AĞLAYAN İSTANBUL
Boğa meydanından Bahariyeye doğru yürüyorum.
Bağır bağır, bağırmak geliyor içimden.
Her adımda bir taş vuruyor ruhuma.
Kendimi, bir İngiliz, bir Fransız,
Bir Amerikan caddesinde hissediyorum.
Köşe başında bir dede, bakışları mahcup;
Cam kırıntıları içinde bakıyor İstanbul’a.

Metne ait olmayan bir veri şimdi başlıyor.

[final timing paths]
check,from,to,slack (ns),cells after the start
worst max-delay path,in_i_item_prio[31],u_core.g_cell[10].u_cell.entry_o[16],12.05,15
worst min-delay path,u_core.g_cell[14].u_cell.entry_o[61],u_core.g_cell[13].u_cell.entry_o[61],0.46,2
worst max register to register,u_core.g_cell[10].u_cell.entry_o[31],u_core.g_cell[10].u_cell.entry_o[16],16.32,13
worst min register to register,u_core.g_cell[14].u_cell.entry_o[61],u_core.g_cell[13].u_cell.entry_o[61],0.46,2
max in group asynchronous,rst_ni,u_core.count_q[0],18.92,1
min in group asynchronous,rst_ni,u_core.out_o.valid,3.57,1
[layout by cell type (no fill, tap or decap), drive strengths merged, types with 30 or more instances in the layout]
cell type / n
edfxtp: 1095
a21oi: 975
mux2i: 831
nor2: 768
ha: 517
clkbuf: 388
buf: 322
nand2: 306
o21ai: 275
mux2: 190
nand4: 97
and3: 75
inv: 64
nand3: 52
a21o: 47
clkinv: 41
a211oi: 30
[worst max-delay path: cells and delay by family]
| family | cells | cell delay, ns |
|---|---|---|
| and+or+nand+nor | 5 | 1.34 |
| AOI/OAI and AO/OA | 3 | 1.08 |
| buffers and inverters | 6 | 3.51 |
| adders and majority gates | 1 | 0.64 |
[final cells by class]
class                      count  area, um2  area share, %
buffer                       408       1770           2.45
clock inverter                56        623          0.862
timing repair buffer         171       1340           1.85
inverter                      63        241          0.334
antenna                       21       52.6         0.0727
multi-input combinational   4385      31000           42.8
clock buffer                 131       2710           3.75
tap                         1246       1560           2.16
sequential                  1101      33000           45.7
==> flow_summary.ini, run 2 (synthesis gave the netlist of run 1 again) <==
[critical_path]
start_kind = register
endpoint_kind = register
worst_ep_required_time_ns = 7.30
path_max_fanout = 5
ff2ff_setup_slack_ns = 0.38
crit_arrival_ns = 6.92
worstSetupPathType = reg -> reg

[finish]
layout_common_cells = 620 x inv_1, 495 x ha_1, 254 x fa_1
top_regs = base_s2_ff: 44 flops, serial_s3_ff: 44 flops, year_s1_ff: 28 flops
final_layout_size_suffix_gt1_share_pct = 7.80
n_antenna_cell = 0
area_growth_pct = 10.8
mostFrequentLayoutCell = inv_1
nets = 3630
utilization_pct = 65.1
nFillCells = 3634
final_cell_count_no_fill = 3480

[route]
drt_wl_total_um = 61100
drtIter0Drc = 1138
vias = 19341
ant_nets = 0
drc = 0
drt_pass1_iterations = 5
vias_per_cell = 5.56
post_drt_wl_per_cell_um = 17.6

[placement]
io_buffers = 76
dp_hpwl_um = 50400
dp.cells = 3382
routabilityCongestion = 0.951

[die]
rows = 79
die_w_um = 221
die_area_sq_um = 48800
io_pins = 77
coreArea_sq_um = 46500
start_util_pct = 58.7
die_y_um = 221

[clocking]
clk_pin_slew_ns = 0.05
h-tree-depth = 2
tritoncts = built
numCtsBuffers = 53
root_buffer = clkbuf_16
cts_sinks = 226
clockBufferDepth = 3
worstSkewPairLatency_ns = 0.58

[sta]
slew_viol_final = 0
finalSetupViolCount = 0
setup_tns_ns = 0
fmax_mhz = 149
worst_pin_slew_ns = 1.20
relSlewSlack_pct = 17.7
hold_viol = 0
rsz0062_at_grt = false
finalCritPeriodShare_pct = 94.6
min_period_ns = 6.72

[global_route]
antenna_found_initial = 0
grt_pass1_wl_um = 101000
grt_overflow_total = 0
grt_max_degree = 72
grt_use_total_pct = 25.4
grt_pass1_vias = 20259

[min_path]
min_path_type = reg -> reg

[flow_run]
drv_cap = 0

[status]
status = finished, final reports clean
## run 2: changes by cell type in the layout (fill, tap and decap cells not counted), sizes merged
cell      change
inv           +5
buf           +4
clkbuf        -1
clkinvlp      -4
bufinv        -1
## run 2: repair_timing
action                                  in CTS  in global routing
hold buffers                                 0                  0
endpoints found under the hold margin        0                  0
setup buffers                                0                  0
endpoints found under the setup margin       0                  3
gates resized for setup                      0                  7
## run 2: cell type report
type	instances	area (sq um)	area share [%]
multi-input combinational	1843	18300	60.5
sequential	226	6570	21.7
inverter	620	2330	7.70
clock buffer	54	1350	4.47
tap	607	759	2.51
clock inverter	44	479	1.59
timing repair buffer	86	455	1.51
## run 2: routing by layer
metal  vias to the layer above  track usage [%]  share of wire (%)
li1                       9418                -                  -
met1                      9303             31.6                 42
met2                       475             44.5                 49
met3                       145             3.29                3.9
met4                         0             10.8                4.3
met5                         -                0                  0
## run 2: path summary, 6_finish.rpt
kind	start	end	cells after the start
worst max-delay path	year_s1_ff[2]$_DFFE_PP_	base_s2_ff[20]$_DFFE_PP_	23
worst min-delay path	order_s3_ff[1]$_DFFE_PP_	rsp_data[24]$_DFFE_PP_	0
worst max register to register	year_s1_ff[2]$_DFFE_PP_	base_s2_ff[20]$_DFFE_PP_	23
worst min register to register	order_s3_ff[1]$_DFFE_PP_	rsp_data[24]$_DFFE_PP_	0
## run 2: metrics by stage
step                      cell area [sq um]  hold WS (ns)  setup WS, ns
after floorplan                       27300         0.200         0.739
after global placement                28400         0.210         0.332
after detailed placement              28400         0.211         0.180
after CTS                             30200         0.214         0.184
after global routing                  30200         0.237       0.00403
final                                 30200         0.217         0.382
File: src/hw/rtl/sda_pkg.sv
// ----------------------------------------------------------------------------
// sda_pkg: shared types and constants for the signed distance and angle block
// Widths of the square root and CORDIC rows, stage positions and the
// arctangent table in degrees with 20 fraction bits.
// ----------------------------------------------------------------------------
`timescale 1ns / 1ps

package sda_pkg;

	localparam int COORD_BITS    = 16;
	localparam int CORDIC_STAGES = 16;

	localparam int DIST_W    = 22;
	localparam int ANGLE_W   = 16;
	localparam int DIST_MAX  = 2097151;
	localparam int ANGLE_MAX = 23040;

	// CORDIC row
	localparam int ATAN_LEN   = 24;
	localparam int ROT_STAGES = (CORDIC_STAGES > ATAN_LEN) ? ATAN_LEN : CORDIC_STAGES;
	localparam int PRE_SHIFT  = 40 - COORD_BITS;
	localparam int CW         = 44;
	localparam int ZW         = 29;
	localparam int SH_W       = 5;
	localparam int Z_DROP     = 12;
	localparam int Z_HALF     = 2048;

	// square root row: radicand is (dx^2 + dy^2) * 256, padded to an even width
	localparam int SQ_W   = 2 * COORD_BITS;
	localparam int N_W    = 2 * COORD_BITS + 10;
	localparam int ROOT_W = N_W / 2;
	localparam int REM_W  = ROOT_W + 3;

	// stage positions, stage 1 being the first register after accept
	localparam int SQ_END   = 3 + ROOT_W;
	localparam int ROT_POST = 2 + ROT_STAGES;
	localparam int LAST     = (SQ_END > ROT_POST) ? SQ_END : ROT_POST;
	localparam int LATENCY  = LAST + 1;

	typedef struct packed {
		logic dneg;  // first x beyond second x
		logic aneg;  // second y below first y
		logic zx;    // dx is zero
		logic zy;    // dy is zero
	} sda_flags_t;

	function automatic logic [ZW-1:0] atan_deg(input int idx);
		logic [ZW-1:0] v;
		case (idx)
			0:       v = ZW'(47185920);
			1:       v = ZW'(27855475);
			2:       v = ZW'(14718068);
			3:       v = ZW'(7471121);
			4:       v = ZW'(3750058);
			5:       v = ZW'(1876857);
			6:       v = ZW'(938658);
			7:       v = ZW'(469357);
			8:       v = ZW'(234682);
			9:       v = ZW'(117342);
			10:      v = ZW'(58671);
			11:      v = ZW'(29335);
			12:      v = ZW'(14668);
			13:      v = ZW'(7334);
			14:      v = ZW'(3667);
			15:      v = ZW'(1833);
			16:      v = ZW'(917);
			17:      v = ZW'(458);
			18:      v = ZW'(229);
			19:      v = ZW'(115);
			20:      v = ZW'(57);
			21:      v = ZW'(29);
			22:      v = ZW'(14);
			23:      v = ZW'(7);
			default: v = '0;
		endcase
		return v;
	endfunction

endpackage

File: src/hw/rtl/sda_sqrt_cell.sv
// ----------------------------------------------------------------------------
// sda_sqrt_cell: one digit of a restoring square root
// Brings in the next two radicand bits and decides one root bit.
// ----------------------------------------------------------------------------
`timescale 1ns / 1ps

module sda_sqrt_cell (
	input  logic                        clk,
	input  logic [sda_pkg::ROOT_W-1:0]  root_in,
	input  logic [sda_pkg::REM_W-1:0]   rem_in,
	input  logic [sda_pkg::N_W-1:0]     n_in,
	output logic [sda_pkg::ROOT_W-1:0]  root_q,
	output logic [sda_pkg::REM_W-1:0]   rem_q,
	output logic [sda_pkg::N_W-1:0]     n_q
);
	import sda_pkg::*;

	logic [REM_W-1:0] rem_sh, trial;
	logic             ge;

	assign rem_sh = {rem_in[REM_W-3:0], n_in[N_W-1:N_W-2]};
	assign trial  = REM_W'({root_in, 2'b01});
	assign ge     = (rem_sh >= trial);

	always_ff @(posedge clk) begin
		rem_q  <= ge ? (rem_sh - trial) : rem_sh;
		root_q <= {root_in[ROOT_W-2:0], ge};
		n_q    <= {n_in[N_W-3:0], 2'b00};
	end

endmodule

File: config.mk
export PLATFORM = sky130hd
export DESIGN_NAME = sda_sqrt_cell
export DESIGN_NICKNAME = d
export VERILOG_FILES = /design/src/hw/rtl/sda_pkg.sv /design/src/hw/rtl/sda_sqrt_cell.sv
export SDC_FILE = /design/constraint.sdc
export NUM_CORES = 1
export LEC_CHECK = 0
export BUFFER_PORTS_ARGS = -buffer_cell sky130_fd_sc_hd__clkbuf_2
export CAP_MARGIN = 20
export CORE_AREA = 2 2 85 108
export DETAILED_ROUTE_END_ITERATION = 8
export DIE_AREA = 0 0 87 110
export GPL_ROUTABILITY_DRIVEN = 0
export MAX_ROUTING_LAYER = met4
export PLACE_DENSITY = 0.75
export SYNTH_ARGS = -nofsm -noshare
export SYNTH_HDL_FRONTEND = slang
export SYNTH_SLANG_ARGS = --single-unit
File: constraint.sdc
create_clock -name clk -period 2.2 [get_ports clk]
set_input_delay 0.11 -clock clk [delete_from_list [all_inputs] [get_ports clk]]
set_output_delay 0.11 -clock clk [all_outputs]
set_load 0.05 [all_outputs]
==> flow_summary.yaml <==
outcome:
  status: "completed"
placement:
  io_buffers: 170
  dp.cells: 638
  place_area_mm2: 0.00459
  dp_hpwl_um: 7160
route:
  wl_per_cell_um: 14.5
  drt_first_pass_iters: 4
  drtIter0Drc: 176
  drt-vias-per-instance: 4.83
  ant_nets: 0
  wl_um: 10500
  drcViolationCount: 0
  via_count: 3494
critical_path:
  crit_path_end_kind: "flip-flop"
  worst_path_max_delay_cell: "dlygate4sd3_1"
  critPathKind: "input pin to flip-flop"
  crit_path_max_fanout: 3
  cp_data_required_time_ns: 2.45
  slowest_delay_ns: 0.55
  crit_arrival_ns: 2.33
  start_kind: "input pin"
  worstPathCellList: "dlygate4sd3_1, inv_1, ha_2, a21oi_2, o21a_1, nor3_1, or3_4, a221oi_4, xnor2_1, mux2_4"
worst_hold_path:
  hp-class: "input pin to flip-flop"
die:
  io_pins: 175
  fp.dieH_um: 110
  die_w_um: 87
  rows: 38
  core_area_mm2: 0.00851
  initial_core_util: 0.402
  die-area_mm2: 0.00957
clock_network:
  cts_made_buffers: 9
  tritoncts: "done"
  clk_pin_slew_ns: 0.08
  cts_sinks: 85
  cts_root_buf: "clkbuf_8"
  cts_buffer_depth: 2
  cts-htree-levels: 3
sta:
  setup-violations-final: 0
  post-route-period-util: 0.946
  fmax_ghz: 0.480
  rsz0062_at_grt: "no"
  hold_violations: 0
  final_max_slew_viol_count: 0
  post-route-min-period_ns: 2.08
  hold_ws_ns: 0.0108
cells_and_area:
  multi_input_area_mm2: 0.00156
  antenna_cells: 0
  final_nets: 729
  final_common_cell: "clkbuf_2"
  fin_area_mm2: 0.00550
  drive_above_1_share: 0.400
  area_growth_syn_to_layout_pct: 60.6
  fill_cells: 640
  fin_cells: 723
  most-common-layout-cells: "clkbuf_2, dfxtp_1, dlygate4sd3_1"
  seqCellArea_mm2: 0.00170
power:
  clock_power_share: 0.244
  swShare: 0.380
  powerDensity_mw_per_mm2: 789
  pwr-share-seq: 0.399
  switchingPower_w: 0.00165
  p_comb_frac: 0.356
  peakVddDrop_mv: 0.331
  p_int_w: 0.00269
  p_leak_nw: 2.74
synthesis:
  ys_ff_latch: 85
  synth_cell_types: 49
  netlist_area_mm2: 0.00342
  synth-seq-area-share: 0.497
  synth-adder-area-share: 0.0840
  synth_top_family_by_area: "compound AO/OA/AOI/OAI gates"
  synth_xor_area_frac: 0.0486
  syn_inst: 342
  avgSynthCellArea_um2: 10.0
  synthArstFlopShare: 0
  synthSimpleGateAreaFrac: 0.107
  yosysWarnings: 0
  muxShareOfSynthArea: 0.0241
  synth-edff-count: 0
  synth_compound_area_frac: 0.182
  synth_ff_type: "dfxtp_1"
grt:
  grt_pass1_wl_um: 15900
  met3_usage: 0.0551
  grt_max_degree: 17
  globalRouteTotalUtil: 0.221
  top_usage_layer: "met2"
  met2_usage: 0.411
  met1_usage: 0.215
  antenna_found_initial: 0
  overflow: 0
  grt_pass1_vias: 3467
job:
  maxCapViolCount: 0
-- registers in the layout, summed over array words and instances (netlist names) --
name    cells
n_q        40
root_q     21
rem_q      24
-- metrics by stage --
step | power [W] | setup slack, ns | utilization | setup TNS (ns)
4_1_cts | 0.00433 | 0.0368 | 0.643 | 0
2_1_floorplan | 0.00279 | 0.143 | - | 0
3_5_place_dp | 0.00319 | -0.0212 | 0.539 | -0.0551
3_3_place_gp | 0.00317 | 0.00209 | 0.539 | 0
6_report | 0.00434 | 0.118 | 0.646 | 0
5_1_grt | 0.00454 | 0.0363 | 0.646 | 0
-- power by group through the flow --
| stage | clock network, W | registers (W) | logic, W |
|---|---|---|---|
| after floorplan | 0 | 0.00231 | 0.000479 |
| after global placement | 0 | 0.00176 | 0.00141 |
| after detailed placement | 0 | 0.00177 | 0.00142 |
| after CTS | 0.00108 | 0.00173 | 0.00152 |
| after global routing | 0.00115 | 0.00175 | 0.00164 |
| final | 0.00106 | 0.00173 | 0.00155 |
-- cell type report --
class | count | share of cell area
Clock inverter | 6 | 0.00978
Sequential cell | 85 | 0.309
Clock buffer | 10 | 0.0250
Multi-Input combinational cell | 218 | 0.284
Inverter | 30 | 0.0205
Timing Repair Buffer | 274 | 0.329
Tap cell | 100 | 0.0228
-- cells in the mapped netlist (4+ instances only) --
library cell / number / area (um^2)
dfxtp_1: 85 / 1700
inv_1: 30 / 113
a21oi_1: 27 / 135
nand2_1: 26 / 97.6
nor2_1: 25 / 93.8
ha_1: 23 / 288
o21ai_0: 16 / 80.1
a21oi_2: 12 / 105
xnor2_1: 12 / 105
xor2_1: 7 / 61.3
nor3_1: 6 / 30.0
nand3_1: 5 / 25.0
o21a_1: 5 / 37.5
a21o_1: 4 / 30.0
buf_2: 4 / 20.0
buf_6: 4 / 45.0
mux2_4: 4 / 60.1
nand4_1: 4 / 25.0
o21bai_1: 4 / 30.0
-- timing repair --
action                     4_1_cts  5_1_grt
setup endpoints to repair        0        6
hold endpoints to repair        69        0
hold buffers                    69        0
buffers inserted                 0        1
resized for setup                0        4
-- kinds of logic (layout without fill, tap and decap cells) --
group | after synthesis | after routing
XOR/XNOR | 19 | 19
adder cells (fa/ha/maj) | 23 | 23
multiplexers | 6 | 6
AO/OA/AOI/OAI | 88 | 88
AND/OR/NAND/NOR | 80 | 80
flip-flops | 85 | 85
buffers and inverters | 40 | 320
other | 1 | 2
-- worst paths after layout --
kind / depth (start not counted) / start / endpoint
setup / recovery: 10 / root_in[4] / rem_q[18]$_DFF_P_
hold / removal: 3 / rem_in[13] / rem_q[15]$_DFF_P_
-- critical path: cells and delay by family --
kind            cells  cell delay [ns]
mux                 1             0.25
fa+ha+maj           1             0.19
xor+xnor            1             0.11
simple gates        2             0.47
compound gates      3             0.60
buf+inv             2             0.60
-- per-layer routing --
layer,share of wire,up-vias,wire [um]
li1,-,1720,-
met1,0.37,1592,3870
met2,0.53,153,5510
met3,0.073,29,768
met4,0.030,0,315
met5,0,-,0
Power figures use the tool's default switching activity.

Çünkü, vitrinlerde yazılı bir tek Türkçeye rastlayamazsın.
Aaa! Yalnız, bir tarihi hamamı yıkmışlar.
Yerine bir beton yığını dikmişler.
Kenarına da tarihi eser diye bir yıkık duvar bırakmışlar.
Üstüne de Türkçe “Tarihi Eser” yazmışlar güya.
Yılbaşı dolayısıyla, Noel ağaçlarıyla süslemişler.
Işıklandırmışlar caddeleri boydan boya.
Bilmiyorlar ki Noel baba gökyüzünden
Kendi çocuklarına oyuncak,
Orta doğudaki Müslüman çocuklara bomba yağdırıyor.
Buranın neresi ?
-Kadıköy.
Sadece Kadıköy mü?
Her yanda
Türklüğümüz, Türkçemiz kaybolmuş.
Fatihin İstanbullu bu mu dedim.
İstanbul’u yıldızlara şikayet ettim.
Ulubatlı Hasanın ruhu gelmeli.
İstanbul’u yeniden fethetmeli.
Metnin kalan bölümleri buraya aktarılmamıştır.